Let S= {(m, n) :m, n $$\epsilon$$ {1, 2, 3, .... , 50}}. lf the number of elements (m, n) in S such that $$6^m+9^n$$ is a multiple of 5 is p and the number of elements (m, n) in S such that m + n is a square of a prime number is q, then p +q is equal to ________.

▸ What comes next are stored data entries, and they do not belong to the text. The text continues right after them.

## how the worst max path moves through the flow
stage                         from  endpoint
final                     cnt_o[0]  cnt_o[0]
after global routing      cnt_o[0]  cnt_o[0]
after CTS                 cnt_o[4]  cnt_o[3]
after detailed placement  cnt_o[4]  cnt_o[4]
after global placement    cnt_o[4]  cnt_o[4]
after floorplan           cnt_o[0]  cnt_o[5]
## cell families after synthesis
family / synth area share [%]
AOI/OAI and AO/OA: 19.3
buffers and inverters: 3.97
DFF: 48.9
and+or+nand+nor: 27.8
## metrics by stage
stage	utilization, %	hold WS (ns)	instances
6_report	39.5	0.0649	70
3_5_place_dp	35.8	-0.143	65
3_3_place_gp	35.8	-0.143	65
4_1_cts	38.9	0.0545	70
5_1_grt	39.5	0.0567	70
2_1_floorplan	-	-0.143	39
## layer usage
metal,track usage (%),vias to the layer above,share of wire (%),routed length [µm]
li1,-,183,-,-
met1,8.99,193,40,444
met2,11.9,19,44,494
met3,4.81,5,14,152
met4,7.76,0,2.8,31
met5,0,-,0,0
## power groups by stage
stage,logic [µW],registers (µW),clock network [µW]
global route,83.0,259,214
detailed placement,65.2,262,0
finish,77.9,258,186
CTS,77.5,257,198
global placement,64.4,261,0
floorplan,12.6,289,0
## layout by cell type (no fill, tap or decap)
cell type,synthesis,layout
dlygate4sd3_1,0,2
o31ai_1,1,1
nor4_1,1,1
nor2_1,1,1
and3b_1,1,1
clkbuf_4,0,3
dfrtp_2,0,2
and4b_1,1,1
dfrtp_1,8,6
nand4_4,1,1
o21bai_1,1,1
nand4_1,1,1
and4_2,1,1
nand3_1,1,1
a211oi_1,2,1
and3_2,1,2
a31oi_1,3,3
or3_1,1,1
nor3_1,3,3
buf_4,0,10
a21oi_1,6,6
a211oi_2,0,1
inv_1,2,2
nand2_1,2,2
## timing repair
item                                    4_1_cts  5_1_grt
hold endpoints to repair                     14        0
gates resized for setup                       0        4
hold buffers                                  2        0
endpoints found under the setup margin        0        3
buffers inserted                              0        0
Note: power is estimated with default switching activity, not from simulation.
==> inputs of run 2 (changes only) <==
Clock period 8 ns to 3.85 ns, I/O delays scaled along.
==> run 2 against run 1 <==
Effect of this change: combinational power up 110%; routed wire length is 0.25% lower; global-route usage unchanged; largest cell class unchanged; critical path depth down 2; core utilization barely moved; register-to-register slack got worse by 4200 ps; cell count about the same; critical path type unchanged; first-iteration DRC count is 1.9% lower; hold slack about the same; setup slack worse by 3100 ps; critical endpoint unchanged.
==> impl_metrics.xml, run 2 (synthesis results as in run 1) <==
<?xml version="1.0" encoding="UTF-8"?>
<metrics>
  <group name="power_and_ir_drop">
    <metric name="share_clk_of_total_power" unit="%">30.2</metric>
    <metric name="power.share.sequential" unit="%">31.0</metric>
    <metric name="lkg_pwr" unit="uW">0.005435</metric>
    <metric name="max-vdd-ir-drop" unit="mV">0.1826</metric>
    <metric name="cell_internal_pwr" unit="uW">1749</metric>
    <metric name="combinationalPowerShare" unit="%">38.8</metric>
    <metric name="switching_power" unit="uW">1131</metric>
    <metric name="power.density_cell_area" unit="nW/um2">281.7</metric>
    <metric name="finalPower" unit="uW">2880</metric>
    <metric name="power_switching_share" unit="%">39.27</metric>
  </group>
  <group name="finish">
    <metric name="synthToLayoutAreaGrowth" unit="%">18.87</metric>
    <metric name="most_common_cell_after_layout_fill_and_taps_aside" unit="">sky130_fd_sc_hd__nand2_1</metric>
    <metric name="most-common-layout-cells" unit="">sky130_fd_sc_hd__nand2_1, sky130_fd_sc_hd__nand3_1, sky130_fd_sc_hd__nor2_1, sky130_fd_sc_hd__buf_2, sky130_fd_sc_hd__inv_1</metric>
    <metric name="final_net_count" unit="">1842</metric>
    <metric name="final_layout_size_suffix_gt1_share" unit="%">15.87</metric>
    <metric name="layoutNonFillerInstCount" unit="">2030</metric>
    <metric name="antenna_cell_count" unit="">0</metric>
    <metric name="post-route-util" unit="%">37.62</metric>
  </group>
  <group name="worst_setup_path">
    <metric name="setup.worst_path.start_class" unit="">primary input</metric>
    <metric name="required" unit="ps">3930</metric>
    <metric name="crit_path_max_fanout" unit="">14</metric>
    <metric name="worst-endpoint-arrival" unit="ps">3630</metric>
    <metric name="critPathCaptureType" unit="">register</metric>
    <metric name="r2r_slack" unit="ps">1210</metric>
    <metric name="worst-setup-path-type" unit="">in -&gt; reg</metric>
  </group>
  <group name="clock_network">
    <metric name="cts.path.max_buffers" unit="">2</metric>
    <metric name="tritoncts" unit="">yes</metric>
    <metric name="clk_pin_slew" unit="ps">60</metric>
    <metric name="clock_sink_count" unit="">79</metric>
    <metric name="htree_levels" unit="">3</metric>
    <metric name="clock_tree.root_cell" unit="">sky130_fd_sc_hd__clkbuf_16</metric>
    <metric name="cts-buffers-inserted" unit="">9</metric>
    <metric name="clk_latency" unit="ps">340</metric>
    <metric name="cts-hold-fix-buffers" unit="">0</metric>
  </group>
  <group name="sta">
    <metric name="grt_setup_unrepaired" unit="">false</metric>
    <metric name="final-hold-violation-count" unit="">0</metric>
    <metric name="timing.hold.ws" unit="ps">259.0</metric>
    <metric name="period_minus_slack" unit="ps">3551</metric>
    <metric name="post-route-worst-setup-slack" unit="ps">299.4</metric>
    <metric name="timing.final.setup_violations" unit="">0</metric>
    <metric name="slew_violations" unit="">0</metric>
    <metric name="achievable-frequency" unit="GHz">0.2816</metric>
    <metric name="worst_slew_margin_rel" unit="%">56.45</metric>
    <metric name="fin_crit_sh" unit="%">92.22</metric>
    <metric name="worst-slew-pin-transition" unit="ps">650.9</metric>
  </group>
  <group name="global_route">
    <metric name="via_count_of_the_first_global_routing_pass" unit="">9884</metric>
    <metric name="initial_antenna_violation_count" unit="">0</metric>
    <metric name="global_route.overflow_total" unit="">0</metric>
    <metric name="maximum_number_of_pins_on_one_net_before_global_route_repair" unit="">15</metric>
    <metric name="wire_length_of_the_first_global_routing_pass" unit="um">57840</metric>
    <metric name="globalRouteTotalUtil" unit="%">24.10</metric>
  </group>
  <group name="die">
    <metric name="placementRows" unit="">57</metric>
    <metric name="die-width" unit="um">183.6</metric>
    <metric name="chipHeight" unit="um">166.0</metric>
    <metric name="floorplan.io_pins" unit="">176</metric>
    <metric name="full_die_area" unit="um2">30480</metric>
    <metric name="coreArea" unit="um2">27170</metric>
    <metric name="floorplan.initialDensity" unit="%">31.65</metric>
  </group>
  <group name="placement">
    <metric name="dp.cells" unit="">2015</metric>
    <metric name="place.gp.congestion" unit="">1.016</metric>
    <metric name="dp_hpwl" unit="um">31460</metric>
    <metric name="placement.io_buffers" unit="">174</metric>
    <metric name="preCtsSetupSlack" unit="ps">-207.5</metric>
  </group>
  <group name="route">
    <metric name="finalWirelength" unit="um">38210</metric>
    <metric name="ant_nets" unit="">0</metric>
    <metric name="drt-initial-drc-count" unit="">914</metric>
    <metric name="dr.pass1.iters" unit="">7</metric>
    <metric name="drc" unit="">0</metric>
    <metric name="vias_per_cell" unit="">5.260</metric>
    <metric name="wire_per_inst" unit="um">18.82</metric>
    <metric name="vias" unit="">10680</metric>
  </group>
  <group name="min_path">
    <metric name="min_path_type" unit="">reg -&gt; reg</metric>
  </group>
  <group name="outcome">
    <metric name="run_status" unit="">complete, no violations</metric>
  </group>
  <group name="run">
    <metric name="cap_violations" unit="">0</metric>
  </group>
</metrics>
<file path="src/rtl/branch_resolver_pkg.sv">
// rtl/branch_resolver_pkg.sv - shared types for the branch resolver and condition evaluator
package branch_resolver_pkg;

    typedef enum logic [1:0] {
        BR_BCOND = 2'd0,
        BR_B     = 2'd1,
        BR_BL    = 2'd2,
        BR_RET   = 2'd3
    } br_kind_e;

    typedef enum logic [2:0] {
        ST_START      = 3'd0,
        ST_IDLE       = 3'd1,
        ST_WAIT_FLAGS = 3'd2,
        ST_FAR        = 3'd3,
        ST_SQUASH     = 3'd4
    } br_state_e;

    typedef enum logic [3:0] {
        COND_EQ = 4'h0, COND_NE = 4'h1, COND_CS = 4'h2, COND_CC = 4'h3,
        COND_MI = 4'h4, COND_PL = 4'h5, COND_VS = 4'h6, COND_VC = 4'h7,
        COND_HI = 4'h8, COND_LS = 4'h9, COND_GE = 4'hA, COND_LT = 4'hB,
        COND_GT = 4'hC, COND_LE = 4'hD, COND_AL = 4'hE, COND_NV = 4'hF
    } cond_e;

    typedef struct packed {
        logic [63:0] branch_target;
        logic [3:0]  condition;
        logic        predict_taken;
    } uop_branch;

endpackage

</file>
<file path="src/rtl/branch_resolver_cond_eval.sv">
// rtl/branch_resolver_cond_eval.sv - ARM condition code evaluation against NZCV
module cond_eval
    import branch_resolver_pkg::*;
(
    input  cond_e      cond_i,
    input  logic [3:0] nzcv_i,
    output logic       taken_o
);

    logic n, z, c, v;
    assign {n, z, c, v} = nzcv_i;

    always_comb begin
        taken_o = 1'b0;
        case (cond_i)
            COND_EQ: taken_o = z;
            COND_NE: taken_o = !z;
            COND_CS: taken_o = c;
            COND_CC: taken_o = !c;
            COND_MI: taken_o = n;
            COND_PL: taken_o = !n;
            COND_VS: taken_o = v;
            COND_VC: taken_o = !v;
            COND_HI: taken_o = c && !z;
            COND_LS: taken_o = !(c && !z);
            COND_GE: taken_o = (n == v);
            COND_LT: taken_o = (n != v);
            COND_GT: taken_o = !z && (n == v);
            COND_LE: taken_o = !(!z && (n == v));
            COND_AL: taken_o = 1'b1;
            COND_NV: taken_o = 1'b1;
        endcase
    end

endmodule

</file>
<file path="src/rtl/branch_resolver.sv">
// rtl/branch_resolver.sv - resolves predicted branches and issues start/redirect to the front end
module branch_resolver
    import branch_resolver_pkg::*;
#(
    parameter logic [63:0] START_PC      = 64'h0,
    parameter int          SQUASH_CYCLES = 4,
    parameter int          OFF_W         = 19
) (
    input  logic             clk_in,
    input  logic             rst_in,
    input  logic             br_valid_in,
    output logic             br_ready_out,
    input  logic [1:0]       br_kind_in,
    input  logic [63:0]      br_pc_in,
    input  uop_branch        br_data_in,
    input  logic [63:0]      br_reg_val_in,
    input  logic [3:0]       nzcv_in,
    input  logic             nzcv_valid_in,
    output logic             start_signal,
    output logic             x_bcond_resolved,
    output logic             x_taken,
    output logic             x_pc_incorrect,
    output logic [63:0]      x_pc,
    output logic [OFF_W-1:0] x_correction_offset
);

    if (SQUASH_CYCLES < 1 || SQUASH_CYCLES > 15) begin : g_bad_squash
        $error("SQUASH_CYCLES must be within 1..15");
    end

    localparam logic [3:0] SQUASH_INIT = 4'(SQUASH_CYCLES);

    br_state_e        state_q, state_d;
    logic [3:0]       squash_cnt_q, squash_cnt_d;
    logic [63:0]      pc_q, reg_q, fix_pc_q;
    br_kind_e         kind_q;
    uop_branch        data_q;

    logic             start_q, start_d, resolved_q, resolved_d;
    logic             taken_q, taken_d, incorrect_q, incorrect_d;
    logic [63:0]      xpc_q, xpc_d;
    logic [OFF_W-1:0] off_q, off_d;

    logic             in_idle, accept, resolve_go, cond_taken, act_taken, mispredict, fits;
    br_kind_e         cur_kind;
    uop_branch        cur_data;
    logic [63:0]      cur_pc, cur_reg, correct_pc, delta;
    logic [63:OFF_W-1] delta_hi;

    assign in_idle      = (state_q == ST_IDLE);
    assign br_ready_out = in_idle || (state_q == ST_SQUASH);
    assign accept       = br_valid_in && br_ready_out;

    // In IDLE the uop resolves straight off the ports; in WAIT_FLAGS from the latched copy.
    assign cur_kind = in_idle ? br_kind_e'(br_kind_in) : kind_q;
    assign cur_data = in_idle ? br_data_in : data_q;
    assign cur_pc   = in_idle ? br_pc_in : pc_q;
    assign cur_reg  = in_idle ? br_reg_val_in : reg_q;

    cond_eval u_cond_eval (
        .cond_i  (cond_e'(cur_data.condition)),
        .nzcv_i  (nzcv_in),
        .taken_o (cond_taken)
    );

    assign act_taken  = (cur_kind == BR_RET) || cond_taken;
    assign correct_pc = (cur_kind == BR_RET) ? cur_reg :
                        (act_taken ? cur_data.branch_target : cur_pc + 64'd4);
    assign mispredict = (cur_kind == BR_RET) ? (cur_reg != cur_data.branch_target) :
                        (act_taken != cur_data.predict_taken);
    assign delta      = correct_pc - cur_pc;
    assign delta_hi   = delta[63:OFF_W-1];
    assign fits       = (&delta_hi) || !(|delta_hi);

    always_comb begin
        resolve_go = 1'b0;
        if (in_idle) begin
            resolve_go = accept && (((cur_kind == BR_BCOND) && nzcv_valid_in) || (cur_kind == BR_RET));
        end else if (state_q == ST_WAIT_FLAGS) begin
            resolve_go = nzcv_valid_in;
        end
    end

    always_ff @(posedge clk_in or posedge rst_in) begin
        if (rst_in) begin
            state_q      <= ST_START;
            squash_cnt_q <= '0;
        end else begin
            state_q      <= state_d;
            squash_cnt_q <= squash_cnt_d;
        end
    end

    always_comb begin
        state_d      = state_q;
        squash_cnt_d = squash_cnt_q;
        case (state_q)
            ST_START: state_d = ST_IDLE;
            ST_IDLE, ST_WAIT_FLAGS: begin
                if (resolve_go) begin
                    if (!mispredict) begin
                        state_d = ST_IDLE;
                    end else if (fits) begin
                        state_d      = ST_SQUASH;
                        squash_cnt_d = SQUASH_INIT;
                    end else begin
                        state_d = ST_FAR;
                    end
                end else if (in_idle && accept && (cur_kind == BR_BCOND)) begin
                    state_d = ST_WAIT_FLAGS;
                end
            end
            ST_FAR: begin
                state_d      = ST_SQUASH;
                squash_cnt_d = SQUASH_INIT;
            end
            ST_SQUASH: begin
                squash_cnt_d = squash_cnt_q - 4'd1;
                if (squash_cnt_q == 4'd1) state_d = ST_IDLE;
            end
            default: state_d = ST_START;
        endcase
    end

    always_comb begin
        start_d     = 1'b0;
        resolved_d  = 1'b0;
        incorrect_d = 1'b0;
        taken_d     = taken_q;
        xpc_d       = xpc_q;
        off_d       = off_q;
        if (state_q == ST_START) begin
            start_d = 1'b1;
            xpc_d   = START_PC;
            off_d   = '0;
        end else if (state_q == ST_FAR) begin
            incorrect_d = 1'b1;
            xpc_d       = fix_pc_q;
            off_d       = '0;
        end else if (resolve_go) begin
            if (cur_kind == BR_BCOND) begin
                resolved_d = 1'b1;
                taken_d    = act_taken;
                xpc_d      = cur_pc;
            end
            if (mispredict) begin
                xpc_d = cur_pc;
                if (fits) begin
                    incorrect_d = 1'b1;
                    off_d       = delta[OFF_W-1:0];
                end
            end
        end
    end

    always_ff @(posedge clk_in or posedge rst_in) begin
        if (rst_in) begin
            pc_q     <= '0;
            reg_q    <= '0;
            kind_q   <= BR_BCOND;
            data_q   <= '0;
            fix_pc_q <= '0;
        end else begin
            if (in_idle && accept) begin
                pc_q   <= br_pc_in;
                reg_q  <= br_reg_val_in;
                kind_q <= br_kind_e'(br_kind_in);
                data_q <= br_data_in;
            end
            if (resolve_go) fix_pc_q <= correct_pc;
        end
    end

    always_ff @(posedge clk_in or posedge rst_in) begin
        if (rst_in) begin
            start_q     <= 1'b0;
            resolved_q  <= 1'b0;
            taken_q     <= 1'b0;
            incorrect_q <= 1'b0;
            xpc_q       <= '0;
            off_q       <= '0;
        end else begin
            start_q     <= start_d;
            resolved_q  <= resolved_d;
            taken_q     <= taken_d;
            incorrect_q <= incorrect_d;
            xpc_q       <= xpc_d;
            off_q       <= off_d;
        end
    end

    assign start_signal        = start_q;
    assign x_bcond_resolved    = resolved_q;
    assign x_taken             = taken_q;
    assign x_pc_incorrect      = incorrect_q;
    assign x_pc                = xpc_q;
    assign x_correction_offset = off_q;

endmodule
</file>
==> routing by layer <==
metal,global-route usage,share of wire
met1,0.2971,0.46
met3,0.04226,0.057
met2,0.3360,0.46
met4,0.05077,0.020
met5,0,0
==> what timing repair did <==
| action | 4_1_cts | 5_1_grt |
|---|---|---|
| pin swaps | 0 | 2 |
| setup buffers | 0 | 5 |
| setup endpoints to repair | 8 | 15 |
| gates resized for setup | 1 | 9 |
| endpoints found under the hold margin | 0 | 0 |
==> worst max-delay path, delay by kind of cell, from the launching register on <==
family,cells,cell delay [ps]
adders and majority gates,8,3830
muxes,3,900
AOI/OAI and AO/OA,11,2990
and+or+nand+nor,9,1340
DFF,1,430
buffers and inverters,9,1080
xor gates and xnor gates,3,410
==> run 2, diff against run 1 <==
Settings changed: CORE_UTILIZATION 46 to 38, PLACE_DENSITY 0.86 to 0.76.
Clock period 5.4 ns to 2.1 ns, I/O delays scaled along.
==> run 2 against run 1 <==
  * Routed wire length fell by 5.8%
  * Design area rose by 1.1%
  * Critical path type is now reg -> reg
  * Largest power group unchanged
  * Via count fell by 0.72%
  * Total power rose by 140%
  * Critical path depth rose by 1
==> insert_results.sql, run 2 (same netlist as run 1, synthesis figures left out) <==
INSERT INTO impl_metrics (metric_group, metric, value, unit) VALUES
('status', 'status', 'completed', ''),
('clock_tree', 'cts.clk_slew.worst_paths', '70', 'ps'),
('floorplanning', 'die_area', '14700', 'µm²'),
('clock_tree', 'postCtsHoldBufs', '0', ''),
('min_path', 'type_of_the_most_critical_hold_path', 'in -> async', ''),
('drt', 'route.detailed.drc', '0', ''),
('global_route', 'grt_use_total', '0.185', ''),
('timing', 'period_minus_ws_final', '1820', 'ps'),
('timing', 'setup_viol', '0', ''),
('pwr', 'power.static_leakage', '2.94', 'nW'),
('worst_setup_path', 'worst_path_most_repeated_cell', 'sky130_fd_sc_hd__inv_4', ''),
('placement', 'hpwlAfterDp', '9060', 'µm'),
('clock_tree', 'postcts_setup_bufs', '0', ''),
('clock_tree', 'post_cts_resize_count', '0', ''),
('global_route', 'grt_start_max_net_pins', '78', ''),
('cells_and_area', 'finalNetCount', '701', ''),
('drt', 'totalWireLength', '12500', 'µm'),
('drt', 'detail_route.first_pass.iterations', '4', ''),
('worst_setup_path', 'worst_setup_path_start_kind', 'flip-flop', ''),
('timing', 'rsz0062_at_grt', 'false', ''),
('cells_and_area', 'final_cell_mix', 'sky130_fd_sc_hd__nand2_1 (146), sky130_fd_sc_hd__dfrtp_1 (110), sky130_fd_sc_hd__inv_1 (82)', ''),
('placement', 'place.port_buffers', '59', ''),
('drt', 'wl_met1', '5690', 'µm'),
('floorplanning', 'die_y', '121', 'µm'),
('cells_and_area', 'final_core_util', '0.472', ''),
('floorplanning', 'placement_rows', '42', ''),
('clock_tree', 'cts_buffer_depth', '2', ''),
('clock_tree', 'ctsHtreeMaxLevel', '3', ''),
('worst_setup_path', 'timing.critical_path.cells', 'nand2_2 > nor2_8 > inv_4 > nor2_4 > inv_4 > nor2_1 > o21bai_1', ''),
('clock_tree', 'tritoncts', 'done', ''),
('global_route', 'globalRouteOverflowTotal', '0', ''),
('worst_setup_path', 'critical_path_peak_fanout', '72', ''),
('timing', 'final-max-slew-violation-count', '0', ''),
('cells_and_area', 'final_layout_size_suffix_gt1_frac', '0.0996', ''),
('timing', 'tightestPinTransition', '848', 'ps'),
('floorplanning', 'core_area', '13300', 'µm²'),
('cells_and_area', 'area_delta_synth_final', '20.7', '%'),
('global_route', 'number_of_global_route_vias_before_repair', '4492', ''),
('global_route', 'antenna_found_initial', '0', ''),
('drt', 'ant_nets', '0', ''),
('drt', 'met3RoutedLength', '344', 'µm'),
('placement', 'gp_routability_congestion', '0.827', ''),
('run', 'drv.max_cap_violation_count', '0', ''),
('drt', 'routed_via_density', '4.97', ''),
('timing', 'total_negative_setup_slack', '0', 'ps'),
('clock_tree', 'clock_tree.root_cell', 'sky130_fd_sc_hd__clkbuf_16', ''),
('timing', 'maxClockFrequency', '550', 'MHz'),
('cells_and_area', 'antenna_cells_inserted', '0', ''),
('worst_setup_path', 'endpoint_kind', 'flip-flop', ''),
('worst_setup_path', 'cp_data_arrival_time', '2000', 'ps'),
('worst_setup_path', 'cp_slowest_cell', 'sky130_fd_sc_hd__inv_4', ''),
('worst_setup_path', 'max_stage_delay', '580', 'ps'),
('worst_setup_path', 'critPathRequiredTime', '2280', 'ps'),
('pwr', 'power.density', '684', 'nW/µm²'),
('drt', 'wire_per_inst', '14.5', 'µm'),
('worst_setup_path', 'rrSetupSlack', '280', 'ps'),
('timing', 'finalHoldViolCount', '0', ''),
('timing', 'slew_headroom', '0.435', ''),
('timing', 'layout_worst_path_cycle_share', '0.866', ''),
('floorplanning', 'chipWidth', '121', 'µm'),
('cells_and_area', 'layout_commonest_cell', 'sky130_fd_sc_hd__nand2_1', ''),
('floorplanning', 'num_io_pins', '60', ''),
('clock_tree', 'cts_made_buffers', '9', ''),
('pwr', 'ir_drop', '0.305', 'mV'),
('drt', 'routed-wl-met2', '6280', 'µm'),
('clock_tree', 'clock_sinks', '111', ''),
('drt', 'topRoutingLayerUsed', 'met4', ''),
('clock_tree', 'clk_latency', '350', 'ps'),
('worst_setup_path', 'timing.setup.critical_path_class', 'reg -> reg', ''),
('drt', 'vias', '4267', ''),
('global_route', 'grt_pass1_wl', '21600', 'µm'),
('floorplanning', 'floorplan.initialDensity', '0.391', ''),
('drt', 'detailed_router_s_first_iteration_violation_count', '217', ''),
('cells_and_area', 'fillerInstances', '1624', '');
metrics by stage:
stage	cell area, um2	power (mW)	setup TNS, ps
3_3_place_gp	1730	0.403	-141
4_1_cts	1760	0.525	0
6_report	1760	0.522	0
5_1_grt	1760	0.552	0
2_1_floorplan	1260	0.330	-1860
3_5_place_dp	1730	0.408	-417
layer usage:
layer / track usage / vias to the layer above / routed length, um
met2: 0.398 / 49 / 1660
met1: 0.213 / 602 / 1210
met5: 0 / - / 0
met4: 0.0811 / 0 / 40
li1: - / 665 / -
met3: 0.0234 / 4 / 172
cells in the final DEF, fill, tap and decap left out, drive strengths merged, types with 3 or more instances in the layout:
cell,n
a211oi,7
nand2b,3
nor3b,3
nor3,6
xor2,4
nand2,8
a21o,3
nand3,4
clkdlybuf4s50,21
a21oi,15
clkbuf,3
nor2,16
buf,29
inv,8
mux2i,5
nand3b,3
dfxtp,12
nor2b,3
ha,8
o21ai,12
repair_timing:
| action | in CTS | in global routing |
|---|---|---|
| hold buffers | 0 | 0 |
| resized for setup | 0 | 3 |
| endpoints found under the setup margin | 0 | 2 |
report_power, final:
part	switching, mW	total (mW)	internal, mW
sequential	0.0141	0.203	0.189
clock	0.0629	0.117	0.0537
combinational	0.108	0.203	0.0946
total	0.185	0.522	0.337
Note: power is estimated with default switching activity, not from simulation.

$$p$$ is the number of elements $$(m\ ,\ n)$$ such that $$6^m+9^n$$ is a multiple of 5.

$$6^m+9^n=0$$ (mod 5) 

6 = 1 (mod 5) 

$$6^m=1^m=1$$ (mod 5) 

9 = 4 (mod 5) 

$$9^n=4^n$$ (mod 5) 

$$1+4^n=0$$ (mod 5) 

Now, $$4^1=4$$ (mod 5)

$$4^2=1$$ (mod 5)

$$4^3=4$$ (mod 5)

$$4^4=1$$ (mod 5)

Now, we will get a remainder of 1 if we divide 1 by 5 (for any value of $$m$$) and a remainder of either 1 or 4 from $$4^n$$ if $$n$$ is even or odd, respectively. 

It is given that $$6^m+9^n$$ is a multiple of 5. 

It means that the remainder that we get from $$6^m+9^n$$ must be a multiple of 5. 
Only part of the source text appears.